U.S. House passes bill to substitute comp time for overtime pay

On May 2, 2017, the U.S. House of Representatives passed a bill that would amend the Fair Labor Standards Act to allow private-sector employers to give their employees the choice of receiving paid time off instead of monetary compensation for hours worked over 40 per workweek. In a Q&A with The Oklahoman, labor and employment attorney Paige Hoster Good reviewed the highlights of the Working Families Flexibility Act of 2017 and explained how it would impact both employers and employees.

“This bill provides employers the option to offer compensatory time in lieu of overtime pay in accordance with its specific provisions,” said Good. “Moreover, except where a collective bargaining agreement provides otherwise, an employer that has adopted a policy offering compensatory time to employees may discontinue such policy upon giving its employees 30 days notice.”

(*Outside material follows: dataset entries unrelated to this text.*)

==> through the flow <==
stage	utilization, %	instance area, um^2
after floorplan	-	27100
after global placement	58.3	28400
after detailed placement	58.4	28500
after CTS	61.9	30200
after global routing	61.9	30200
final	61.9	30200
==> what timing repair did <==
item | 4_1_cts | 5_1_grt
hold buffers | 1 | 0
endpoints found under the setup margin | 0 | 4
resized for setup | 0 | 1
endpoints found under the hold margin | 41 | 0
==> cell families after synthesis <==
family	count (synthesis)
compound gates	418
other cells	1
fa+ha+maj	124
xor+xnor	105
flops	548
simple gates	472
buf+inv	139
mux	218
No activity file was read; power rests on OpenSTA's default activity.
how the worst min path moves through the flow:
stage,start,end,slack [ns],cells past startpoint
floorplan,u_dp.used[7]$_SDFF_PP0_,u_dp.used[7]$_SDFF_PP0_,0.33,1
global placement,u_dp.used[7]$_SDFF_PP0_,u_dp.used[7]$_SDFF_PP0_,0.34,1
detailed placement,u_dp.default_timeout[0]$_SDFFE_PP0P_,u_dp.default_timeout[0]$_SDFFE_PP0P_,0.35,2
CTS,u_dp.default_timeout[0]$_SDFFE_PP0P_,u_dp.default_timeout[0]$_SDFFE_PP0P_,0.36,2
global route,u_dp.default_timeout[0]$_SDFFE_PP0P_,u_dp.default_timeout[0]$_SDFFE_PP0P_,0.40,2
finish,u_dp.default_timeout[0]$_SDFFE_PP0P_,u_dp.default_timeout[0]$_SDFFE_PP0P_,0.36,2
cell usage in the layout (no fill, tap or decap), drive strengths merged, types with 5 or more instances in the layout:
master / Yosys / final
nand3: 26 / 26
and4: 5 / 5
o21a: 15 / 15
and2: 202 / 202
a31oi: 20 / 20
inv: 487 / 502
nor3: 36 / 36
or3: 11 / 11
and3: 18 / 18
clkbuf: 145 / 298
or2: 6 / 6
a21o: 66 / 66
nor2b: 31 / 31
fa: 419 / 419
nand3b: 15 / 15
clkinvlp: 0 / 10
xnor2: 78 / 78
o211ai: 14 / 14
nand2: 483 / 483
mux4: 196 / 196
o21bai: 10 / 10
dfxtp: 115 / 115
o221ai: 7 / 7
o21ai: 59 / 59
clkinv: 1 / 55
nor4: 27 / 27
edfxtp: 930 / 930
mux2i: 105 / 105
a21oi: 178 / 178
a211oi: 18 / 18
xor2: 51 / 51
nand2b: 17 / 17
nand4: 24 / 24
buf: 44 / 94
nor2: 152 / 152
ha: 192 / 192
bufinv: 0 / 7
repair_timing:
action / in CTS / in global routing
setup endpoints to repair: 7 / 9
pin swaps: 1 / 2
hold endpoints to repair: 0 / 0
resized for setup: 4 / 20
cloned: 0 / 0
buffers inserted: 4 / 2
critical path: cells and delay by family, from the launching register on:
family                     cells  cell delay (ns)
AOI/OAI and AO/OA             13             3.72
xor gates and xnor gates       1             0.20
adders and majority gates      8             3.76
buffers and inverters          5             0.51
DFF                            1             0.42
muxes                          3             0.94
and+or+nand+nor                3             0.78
--- config.mk ---
export PLATFORM = sky130hd
export DESIGN_NAME = command_frame_to_dual_motor_drive
export DESIGN_NICKNAME = d
export VERILOG_FILES = /design/src/design/cfmd_pkg.sv /design/src/design/cfmd_drive.sv /design/src/design/command_frame_to_dual_motor_drive.sv
export SDC_FILE = /design/constraint.sdc
export NUM_CORES = 1
export LEC_CHECK = 0
export BUFFER_PORTS_ARGS = -buffer_cell sky130_fd_sc_hd__buf_2
export CORE_MARGIN = 10
export CORE_UTILIZATION = 43
export DETAILED_ROUTE_END_ITERATION = 10
export PLACE_DENSITY = 0.65
export SLEW_MARGIN = 0
export SYNTH_ARGS = -nofsm -noshare
export SYNTH_HDL_FRONTEND = slang
export SYNTH_SLANG_ARGS = --single-unit
export TNS_END_PERCENT = 100
--- constraint.sdc ---
create_clock -name clk -period 4.9 [get_ports clk]
set_input_delay 0.98 -clock clk [delete_from_list [all_inputs] [get_ports clk]]
set_output_delay 0.98 -clock clk [all_outputs]
set_load 0.005 [all_outputs]
--- src/design/cfmd_pkg.sv ---
// Shared types and constants for the command frame to dual motor drive block.
package cfmd_pkg;

    localparam int BUF_BYTES = 4;
    localparam int CNT_W     = $clog2(BUF_BYTES + 1);
    localparam int IDX_W     = $clog2(BUF_BYTES);
    localparam int DUTY_W    = 12;
    localparam int SCALE_W   = 5;
    localparam int PROD_W    = 8 + SCALE_W;

    localparam logic [7:0]         FRAME_END     = 8'h0A;
    localparam logic [15:0]        CODE_LEFT_Y   = 16'h4C59;
    localparam logic [15:0]        CODE_RIGHT_Y  = 16'h5259;
    localparam logic [7:0]         CENTER_VALUE  = 8'd128;
    localparam logic [7:0]         DEFLECT_BASE  = 8'd127;
    localparam logic [7:0]         STICK_RESET   = 8'd127;
    localparam logic [SCALE_W-1:0] SCALE_RESET   = 5'd16;

    typedef enum logic [0:0] {
        CFG_MOTOR_ENABLE = 1'b0,
        CFG_DUTY_SCALE   = 1'b1
    } cfg_reg_t;

    typedef struct packed {
        logic              forward;
        logic [DUTY_W-1:0] duty;
    } drive_t;

endpackage

--- src/design/cfmd_drive.sv ---
// Stick to bridge direction and PWM duty conversion for one motor.
module cfmd_drive
    import cfmd_pkg::*;
(
    input  logic [7:0]         stick,
    input  logic [SCALE_W-1:0] scale,
    input  logic               dir_now,
    output drive_t             drive
);

    logic [7:0]        inv;
    logic [7:0]        defl;
    logic [PROD_W-1:0] prod;

    always_comb
    begin
        inv           = ~stick;
        defl          = 8'd0;
        drive.forward = dir_now;
        priority if (inv == CENTER_VALUE)
        begin
            // centered: keep direction, zero duty
            drive.forward = dir_now;
        end
        else if (inv > CENTER_VALUE)
        begin
            drive.forward = 1'b1;
            defl          = inv - DEFLECT_BASE;
        end
        else if (inv == DEFLECT_BASE)
        begin
            // reverse wrap case: clamp to zero
            drive.forward = 1'b0;
        end
        else
        begin
            drive.forward = 1'b0;
            defl          = (DEFLECT_BASE - 8'd1) - inv;
        end
        prod       = {{SCALE_W{1'b0}}, defl} * {8'd0, scale};
        drive.duty = prod[DUTY_W-1:0];
    end

endmodule

--- src/design/command_frame_to_dual_motor_drive.sv ---
// Top level: frame collector, stick decode and dual motor drive outputs.
//
// Each received byte on the slave stream yields exactly one output word with both
// bridge directions, both PWM duties and a frame-end flag. On its way out, a byte is
// stored into the frame buffer when accepted, or decodes the frame on newline,
// and marks the first stage valid; once the output side can take a word, the first
// stage runs both stick-to-duty converters (one 8x5 multiply each) and loads the
// drive registers, and the word is offered on the master side from then on. A new
// byte is accepted every cycle while the master side keeps taking words. With motor
// drive disabled, the sticks still follow frames but the drive registers hold.
module command_frame_to_dual_motor_drive
    import cfmd_pkg::*;
(
    input  logic               clk,
    input  logic               rst_n,
    input  logic               s_tvalid,
    output logic               s_tready,
    input  logic [7:0]         s_tdata,    // [7:0] rx_byte
    output logic               m_tvalid,
    input  logic               m_tready,
    output logic [31:0]        m_tdata,    // [0] left_forward, [12:1] left_duty,
                                           // [13] right_forward, [25:14] right_duty,
                                           // [26] frame_done, [31:27] zero
    input  logic               cfg_we,
    input  logic [0:0]         cfg_index,
    input  logic [SCALE_W-1:0] cfg_wdata
);

    logic [7:0]         buf_reg [BUF_BYTES];
    logic [CNT_W-1:0]   count_reg;
    logic [7:0]         left_stick_reg;
    logic [7:0]         right_stick_reg;
    logic               enable_reg;
    logic [SCALE_W-1:0] scale_reg;

    logic               s1_valid_reg;
    logic               s1_done_reg;
    logic               out_valid_reg;
    logic               done_reg;
    drive_t             left_reg;
    drive_t             right_reg;

    drive_t             left_next;
    drive_t             right_next;
    logic               out_ready;
    logic               s1_ready;
    logic               in_fire;
    logic               s1_move;
    logic               is_end;
    logic [15:0]        code;

    assign out_ready = !out_valid_reg || m_tready;
    assign s1_ready  = !s1_valid_reg || out_ready;
    assign s_tready  = s1_ready;
    assign in_fire   = s_tvalid && s_tready;
    assign s1_move   = s1_valid_reg && out_ready;
    assign is_end    = (s_tdata == FRAME_END);
    assign code      = {buf_reg[0], buf_reg[1]};

    // configuration
    always_ff @(posedge clk or negedge rst_n)
    begin
        if (!rst_n)
        begin
            enable_reg <= 1'b1;
            scale_reg  <= SCALE_RESET;
        end
        else if (cfg_we)
        begin
            unique case (cfg_reg_t'(cfg_index))
                CFG_MOTOR_ENABLE: enable_reg <= cfg_wdata[0];
                CFG_DUTY_SCALE:   scale_reg  <= cfg_wdata;
            endcase
        end
    end

    // frame collection and stick decode
    always_ff @(posedge clk or negedge rst_n)
    begin
        if (!rst_n)
        begin
            for (int i = 0; i < BUF_BYTES; i++)
            begin
                buf_reg[i] <= 8'd0;
            end
            count_reg       <= '0;
            left_stick_reg  <= STICK_RESET;
            right_stick_reg <= STICK_RESET;
        end
        else if (in_fire)
        begin
            if (!is_end)
            begin
                // drop bytes once the buffer is full
                if (count_reg < CNT_W'(BUF_BYTES))
                begin
                    buf_reg[count_reg[IDX_W-1:0]] <= s_tdata;
                    count_reg                     <= count_reg + CNT_W'(1);
                end
            end
            else
            begin
                if (code == CODE_LEFT_Y)
                begin
                    left_stick_reg <= buf_reg[2];
                end
                if (code == CODE_RIGHT_Y)
                begin
                    right_stick_reg <= buf_reg[2];
                end
                count_reg <= '0;
            end
        end
    end

    // first stage: sticks in the registers already reflect this word
    always_ff @(posedge clk or negedge rst_n)
    begin
        if (!rst_n)
        begin
            s1_valid_reg <= 1'b0;
            s1_done_reg  <= 1'b0;
        end
        else if (s1_ready)
        begin
            s1_valid_reg <= in_fire;
            s1_done_reg  <= in_fire && is_end;
        end
    end

    cfmd_drive u_left_drive (
        .stick   (left_stick_reg),
        .scale   (scale_reg),
        .dir_now (left_reg.forward),
        .drive   (left_next)
    );

    cfmd_drive u_right_drive (
        .stick   (right_stick_reg),
        .scale   (scale_reg),
        .dir_now (right_reg.forward),
        .drive   (right_next)
    );

    // output stage: drive registers double as the result word
    always_ff @(posedge clk or negedge rst_n)
    begin
        if (!rst_n)
        begin
            out_valid_reg <= 1'b0;
            done_reg      <= 1'b0;
            left_reg      <= '0;
            right_reg     <= '0;
        end
        else if (out_ready)
        begin
            out_valid_reg <= s1_valid_reg;
            if (s1_valid_reg)
            begin
                done_reg <= s1_done_reg;
                if (enable_reg)
                begin
                    left_reg  <= left_next;
                    right_reg <= right_next;
                end
            end
        end
    end

    assign m_tvalid = out_valid_reg;
    assign m_tdata  = {5'd0, done_reg, right_reg.duty, right_reg.forward,
                       left_reg.duty, left_reg.forward};

    a_count_bound: assert property (@(posedge clk) disable iff (!rst_n)
        count_reg <= CNT_W'(BUF_BYTES))
        else $error("byte count above buffer size");

    a_end_clears: assert property (@(posedge clk) disable iff (!rst_n)
        (in_fire && is_end) |=> (count_reg == '0))
        else $error("newline did not clear byte count");

    a_done_count: assert property (@(posedge clk) disable iff (!rst_n)
        (s1_valid_reg && s1_done_reg) |-> (count_reg == '0))
        else $error("frame end in flight with nonzero count");

    a_hold_disabled: assert property (@(posedge clk) disable iff (!rst_n)
        (s1_move && !enable_reg) |=> ($stable(left_reg) && $stable(right_reg)))
        else $error("drive changed while motor drive disabled");

endmodule
==> results of run 1 <==
==> layer usage <==
layer  global-route usage  vias up
met5                    0        -
li1                     -     2157
met2                0.221       71
met4               0.0451        0
met3               0.0320       20
met1                0.170     2110
==> Yosys cell counts, types with 12 or more instances <==
master,n
dfstp_2,16
inv_1,55
nor2_1,17
xnor2_1,20
a21oi_1,15
fa_1,34
and2_1,55
ha_1,48
dfrtp_1,63
clkbuf_1,12
o21ai_0,24
nand3_1,12
mux2_2,56
nand2_1,45
==> worst max path at each step <==
stage,to,slack [ns],cells after the start
2_1_floorplan,m_tdata[22]$_DFFE_PN0P_,0.03,19
3_3_place_gp,m_tdata[12]$_DFFE_PN0P_,0.09,18
3_5_place_dp,m_tdata[25]$_DFFE_PN0P_,-0.04,17
4_1_cts,m_tdata[25]$_DFFE_PN0P_,0.004,18
5_1_grt,m_tdata[22]$_DFFE_PN0P_,-0.06,18
6_report,m_tdata[22]$_DFFE_PN0P_,0.12,18
==> cell type report <==
type,instances,area (um^2)
timing repair buffer,68,395
clock inverter,7,86.3
clock buffer,9,225
inverter,56,210
tap,180,225
multi-input combinational,441,4040
fill,1262,6760
sequential,79,2000
==> metrics by stage <==
stage / hold WS, ns / total power (W) / TNS [ns] / cell area, um^2
2_1_floorplan: 0.449 / 0.00116 / 0 / 6240
3_3_place_gp: 0.456 / 0.00129 / 0 / 6670
3_5_place_dp: 0.465 / 0.00131 / -0.0601 / 6670
4_1_cts: 0.480 / 0.00204 / 0 / 6990
5_1_grt: 0.495 / 0.00213 / -0.112 / 7170
6_report: 0.472 / 0.00201 / 0 / 7170
==> cell families (layout without fill, tap and decap cells) <==
| kind of cell | count (synthesis) | count (layout) |
|---|---|---|
| buffers and inverters | 82 | 140 |
| muxes | 60 | 60 |
| AOI/OAI and AO/OA | 79 | 79 |
| other | 1 | 5 |
| and+or+nand+nor | 190 | 190 |
| DFF | 79 | 79 |
| adders and majority gates | 82 | 82 |
| xor gates and xnor gates | 25 | 25 |
==> worst reg2reg max path, cell delays in order (launching register included) <==
cell and delay, ns:
dfstp_2 0.37, inv_2 0.07, ha_4 0.13, or3b_4 0.40, o41ai_4 0.38, mux2_4 0.23, nor2_2 0.05, and2_1 0.16
fa_1 0.49, inv_2 0.04, fa_1 0.52, inv_1 0.05, fa_1 0.50, ha_4 0.31, a21o_1 0.11, a21o_1 0.21
a21oi_2 0.10, or4b_4 0.52, nand3_2 0.08
==> power by group through the flow <==
stage / logic (W) / registers [W] / clock network [W]
after floorplan: 0.000271 / 0.000893 / 0
after global placement: 0.000350 / 0.000939 / 0
after detailed placement: 0.000363 / 0.000950 / 0
after CTS: 0.000367 / 0.000939 / 0.000734
after global routing: 0.000414 / 0.000958 / 0.000754
final: 0.000363 / 0.000936 / 0.000710
==> what timing repair did <==
item,4_1_cts,5_1_grt
pin swaps,0,15
resized for setup,3,32
setup buffers,0,5
endpoints found under the setup margin,3,10
==> flow_summary.json, run 1 <==
{
  "slew_headroom": 0.326,
  "m1WireLength_um": 6090,
  "ant_nets": 0,
  "grt_max_degree": 80,
  "tightest_slew_ns": 1.01,
  "synth_async_sr_flop_share": 1.00,
  "wl_met3_um": 477,
  "drt_iter0_drc": 159,
  "synth-simple-area-share": 0.181,
  "synth_xor_area_frac": 0.0356,
  "switching_share": 0.299,
  "drcViolationCount": 0,
  "syn-cell-area_um2": 6150,
  "nets": 756,
  "synth_ff_type": "dfrtp_1",
  "cp-end-kind": "register",
  "r2r_slack_ns": 0.12,
  "antenna_found_initial": 0,
  "fin_skew_ns": 0.0133,
  "htreeDepth": 3,
  "wirelength_um": 13000,
  "hold_buffers": 0,
  "layout_common_cells": "dfrtp_1, mux2_2, and2_1, inv_1, buf_2",
  "core_um2": 13900,
  "final_hold_viol_count": 0,
  "ir_drop_mv": 0.369,
  "whs_path_depth": 2,
  "hp-class": "register to register",
  "rsz0062_at_grt": "true",
  "synthCells": 598,
  "setup_ws_ns": 0.119,
  "clk_path_buf_depth": 2,
  "syn_to_final_growth_pct": 16.7,
  "viasPerCell": 5.19,
  "dp.cells": 819,
  "initial_core_util": 0.441,
  "pwr-share-comb": 0.181,
  "dp_hpwl_um": 10000,
  "fmax_mhz": 209,
  "synth.area.mux_share": 0.109,
  "highest_layer": "met4",
  "critPathArrivalTime_ns": 5.07,
  "synth-compound-area-share": 0.0824,
  "ios": 53,
  "p_sw_w": 0.000600,
  "synth.distinct_cells": 61,
  "cp_common_cell": "fa_1",
  "rows": 43,
  "cts.sinks": 79,
  "cts-root-buf": "clkbuf_16",
  "cts_tree": "done",
  "yosysTopAreaCell": "dfrtp_1",
  "cellLeakagePower_nw": 3.44,
  "cap_violations": 0,
  "synth_area_leaders": "dfrtp_1, fa_1, mux2_2",
  "synthAdderAreaFrac": 0.208,
  "drv_slew": 0,
  "crit_fanout": 4,
  "crit_path_top_delay_cell": "fa_1",
  "grt_pass1_vias": 4532,
  "firstDrtPassIters": 4,
  "synth_top_area_frac": 0.256,
  "dpl_worst_slack_ns": -0.0408,
  "reg2regPathDepth": 18,
  "syn_area_per_cell_um2": 10.3,
  "min_period_ns": 4.78,
  "grt_pass1_wl_um": 22100,
  "power_density_nw_per_um2": 280,
  "gp_congestion": 0.864,
  "n_antenna_cell": 0,
  "largest_register_ffs": 26,
  "worstHoldEndpoint": "m_tdata[5]$_DFFE_PN0P_",
  "fin_cells": 840,
  "pwr-share-seq": 0.466,
  "finalSetupViolCount": 0,
  "synth_edf_count": 0,
  "overflow": 0,
  "ys_seq_elements": 79,
  "cp_cell_sequence": "inv_2 > ha_4 > or3b_4 > o41ai_4 > mux2_4 > nor2_2 > and2_1 > fa_1 > inv_2 > fa_1 > inv_1 > fa_1 > ha_4 > a21o_1 > a21o_1 > a21oi_2 > or4b_4 > nand3_2",
  "die-area_um2": 19500,
  "reg2reg_to": "m_tdata[22]$_DFFE_PN0P_",
  "wire_per_inst_um": 15.4,
  "crit_required_ns": 5.19,
  "crit_start": "right_stick_reg[0]$_DFFE_PN1P_",
  "crit_type": "register to register",
  "final_common_cell": "dfrtp_1",
  "start_kind": "register",
  "die_x_um": 140,
  "slowest_delay_ns": 0.52,
  "timing.final.crit_share": 0.976,
  "cp_top_family": "adder cells",
  "io_buffer_count": 47,
  "hold_path_startpoint": "m_tdata[5]$_DFFE_PN0P_",
  "pwr-share-clk": 0.353,
  "die_y_um": 140,
  "dr_wl_met2_um": 6170,
  "grtUsageTotal": 0.135,
  "cp_num_buf_inv": 3,
  "cts_buffers": 9,
  "post-route-util": 0.515,
  "yosysSeqAreaShare": 0.325,
  "status": "finished, final reports clean",
  "timing.rr.start": "right_stick_reg[0]$_DFFE_PN1P_",
  "synth_top_family_by_area": "adder cells",
  "drive_gt1_frac": 0.309,
  "path_clk_slew_ns": 0.07,
  "yosysWarnings": 0,
  "internal_power_w": 0.00141,
  "clock_latency_ns": 0.35,
  "dr_total_vias": 4358
}
(Power assumes the default switching activity.)
==> run 2: changes to the inputs <==
--- a/config.mk
+++ b/config.mk
@@ -6,7 +6,7 @@
 export NUM_CORES = 1
 export LEC_CHECK = 0
 export BUFFER_PORTS_ARGS = -buffer_cell sky130_fd_sc_hd__buf_2
-export CORE_MARGIN = 10
+export CORE_MARGIN = 3
 export CORE_UTILIZATION = 43
 export DETAILED_ROUTE_END_ITERATION = 10
 export PLACE_DENSITY = 0.65
==> run 2 against run 1 <==
Critical path depth unchanged. Worst setup slack better by 0.0030 ns. Flip-flop and latch count unchanged. Final area is essentially flat. Clock skew decreased by 0.0038 ns. Largest cell class unchanged. Sequential share of layout area hardly changed. Fmax hardly changed. Register-to-register slack is essentially flat. Combinational power is 1% lower.
==> flow_summary.json, run 2 (synthesis gave the netlist of run 1 again) <==
{
  "setup_ws_ns": 0.122,
  "grt_max_degree": 80,
  "syn_to_final_growth_pct": 16.7,
  "final_common_cell": "dfrtp_1",
  "crit_fanout": 4,
  "critPathArrivalTime_ns": 5.06,
  "overflow": 0,
  "path_clk_slew_ns": 0.07,
  "clock_latency_ns": 0.35,
  "ios": 53,
  "dpl_worst_slack_ns": -0.0765,
  "wirelength_um": 12400,
  "ant_nets": 0,
  "cp_common_cell": "fa_1",
  "crit_required_ns": 5.18,
  "die-area_um2": 15800,
  "status": "finished, final reports clean",
  "cts_tree": "done",
  "fin_area_um2": 7180,
  "slowest_delay_ns": 0.53,
  "dpl_cell_area_um2": 6670,
  "core_um2": 13900,
  "viasPerCell": 5.19,
  "die_y_um": 126,
  "drt_iter0_drc": 189,
  "tightest_slew_ns": 1.00,
  "drive_gt1_frac": 0.306,
  "nets": 760,
  "final.fill_count": 1257,
  "initial_core_util": 0.441,
  "finalSetupViolCount": 0,
  "cellLeakagePower_nw": 3.47,
  "largest_register_ffs": 26,
  "crit_type": "register to register",
  "layout_common_cells": "dfrtp_1, mux2_2, and2_1, inv_1, buf_2",
  "rsz0062_at_grt": "true",
  "fin_skew_ns": 0.00956,
  "antenna_found_initial": 0,
  "cts-root-buf": "clkbuf_16",
  "final_hold_viol_count": 0,
  "io_buffer_count": 47,
  "firstDrtPassIters": 4,
  "n_antenna_cell": 0,
  "hp-class": "register to register",
  "cp-end-kind": "register",
  "grt_pass1_vias": 4401,
  "dp_hpwl_um": 9370,
  "slew_headroom": 0.330,
  "cts_buffers": 9,
  "rows": 43,
  "grt_pass1_wl_um": 21100,
  "whs_ns": 0.474,
  "post-route-util": 0.515,
  "clk_path_buf_depth": 2,
  "dr_total_vias": 4383,
  "hold_buffers": 0,
  "cp_cell_sequence": "inv_2 > ha_4 > or3b_4 > or4_4 > nand3b_1 > a21oi_2 > and2_4 > fa_1 > inv_2 > fa_1 > inv_1 > fa_1 > ha_4 > a21o_1 > a21o_1 > a21oi_2 > or4b_4 > nand3_2",
  "power.total_w": 0.00194,
  "power_density_nw_per_um2": 270,
  "cap_violations": 0,
  "cts.sinks": 79,
  "drv_slew": 0,
  "ir_drop_mv": 0.285,
  "start_kind": "register",
  "die_x_um": 126,
  "htreeDepth": 3,
  "grtUsageTotal": 0.162,
  "wire_per_inst_um": 14.6,
  "min_period_ns": 4.78,
  "crit_path_top_delay_cell": "fa_1",
  "timing.final.crit_share": 0.975,
  "gp_congestion": 0.858,
  "fmax_mhz": 209,
  "drcViolationCount": 0
}
[run 2: cell types whose count changed in the layout (fill, tap and decap cells not counted), sizes merged]
cell      previous run  this run
bufinv               1         0
buf                 68        72
clkinvlp             1         2
[run 2: metal layers]
metal / vias up / global-route usage / share of wire
li1: 2164 / - / -
met3: 16 / 0.0346 / 0.037
met1: 2126 / 0.216 / 0.46
met2: 77 / 0.261 / 0.49
met4: 0 / 0.0574 / 0.019
met5: - / 0 / 0
[run 2: stage by stage]
| stage | instances | setup TNS, ns |
|---|---|---|
| final | 844 | 0 |
| after global placement | 819 | 0 |
| after global routing | 844 | -0.204 |
| after CTS | 838 | 0 |
| after detailed placement | 819 | -0.0827 |
| after floorplan | 602 | 0 |
[run 2: critical path: cells and delay by family (launching register included)]
kind | cells | cell delay (ns)
compound gates | 4 | 0.48
flops | 1 | 0.37
fa+ha+maj | 5 | 1.93
buf+inv | 3 | 0.16
simple gates | 6 | 1.76
[run 2: worst paths after layout]
path | startpoint | cells after the start | slack (ns) | to
max in group asynchronous | rst_n | 1 | 3.44 | buf_reg[28]$_DFFE_PN0P_
max | right_stick_reg[0]$_DFFE_PN1P_ | 18 | 0.12 | m_tdata[22]$_DFFE_PN0P_
max reg2reg | right_stick_reg[0]$_DFFE_PN1P_ | 18 | 0.12 | m_tdata[22]$_DFFE_PN0P_
min | m_tdata[6]$_DFFE_PN0P_ | 2 | 0.47 | m_tdata[6]$_DFFE_PN0P_
min in group asynchronous | rst_n | 1 | 0.79 | m_tdata[9]$_DFFE_PN0P_
min reg2reg | m_tdata[6]$_DFFE_PN0P_ | 2 | 0.47 | m_tdata[6]$_DFFE_PN0P_
[run 2: repair_timing]
| action | in CTS | in global routing |
|---|---|---|
| pin swaps | 3 | 16 |
| endpoints found under the setup margin | 3 | 10 |
| hold endpoints to repair | 0 | 0 |
| gates cloned | 0 | 0 |
| buffers inserted | 3 | 6 |
| gates resized for setup | 4 | 26 |
[run 2: layout make-up]
class / instances / area, um^2 / share of cell area
Timing Repair Buffer: 72 / 425 / 0.0593
Clock inverter: 7 / 63.8 / 0.00889
Multi-Input combinational cell: 441 / 4030 / 0.562
Sequential cell: 79 / 2000 / 0.278
Clock buffer: 9 / 225 / 0.0314
Tap cell: 180 / 225 / 0.0314
Inverter: 56 / 210 / 0.0293
[run 2: power breakdown]
part           switching [W]  internal [W]
Sequential          0.000128      0.000806
Combinational       0.000162      0.000196
Clock               0.000293      0.000354
Total               0.000582       0.00136
==> run 3: changes to the inputs <==
--- a/config.mk
+++ b/config.mk
@@ -9,7 +9,7 @@
 export CORE_MARGIN = 3
 export CORE_UTILIZATION = 43
 export DETAILED_ROUTE_END_ITERATION = 10
-export PLACE_DENSITY = 0.65
+export RECOVER_POWER = 25
 export SLEW_MARGIN = 0
 export SYNTH_ARGS = -nofsm -noshare
 export SYNTH_HDL_FRONTEND = slang
==> run 3 against run 2 <==
The flow now finishes with violations (capacitance limit, slew limit). Combinational power is 1% higher. First-iteration DRC count is 4.2% higher. Sequential power hardly changed. Highest routed layer unchanged.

She added that employees who are offered the option may still choose to receive overtime pay, as the bill prohibits employers from coercing their employees to accept comp time.

As written in H.R. 1180, eligible employees would be allowed to accrue up to 160 hours of compensatory time, and any unused time would be converted into monetary compensation.

While previous attempts to pass similar bills have not made it through the U.S. Senate, Good said employers would be wise to track its progress because it could significantly change the way employers handle overtime compensation in the future.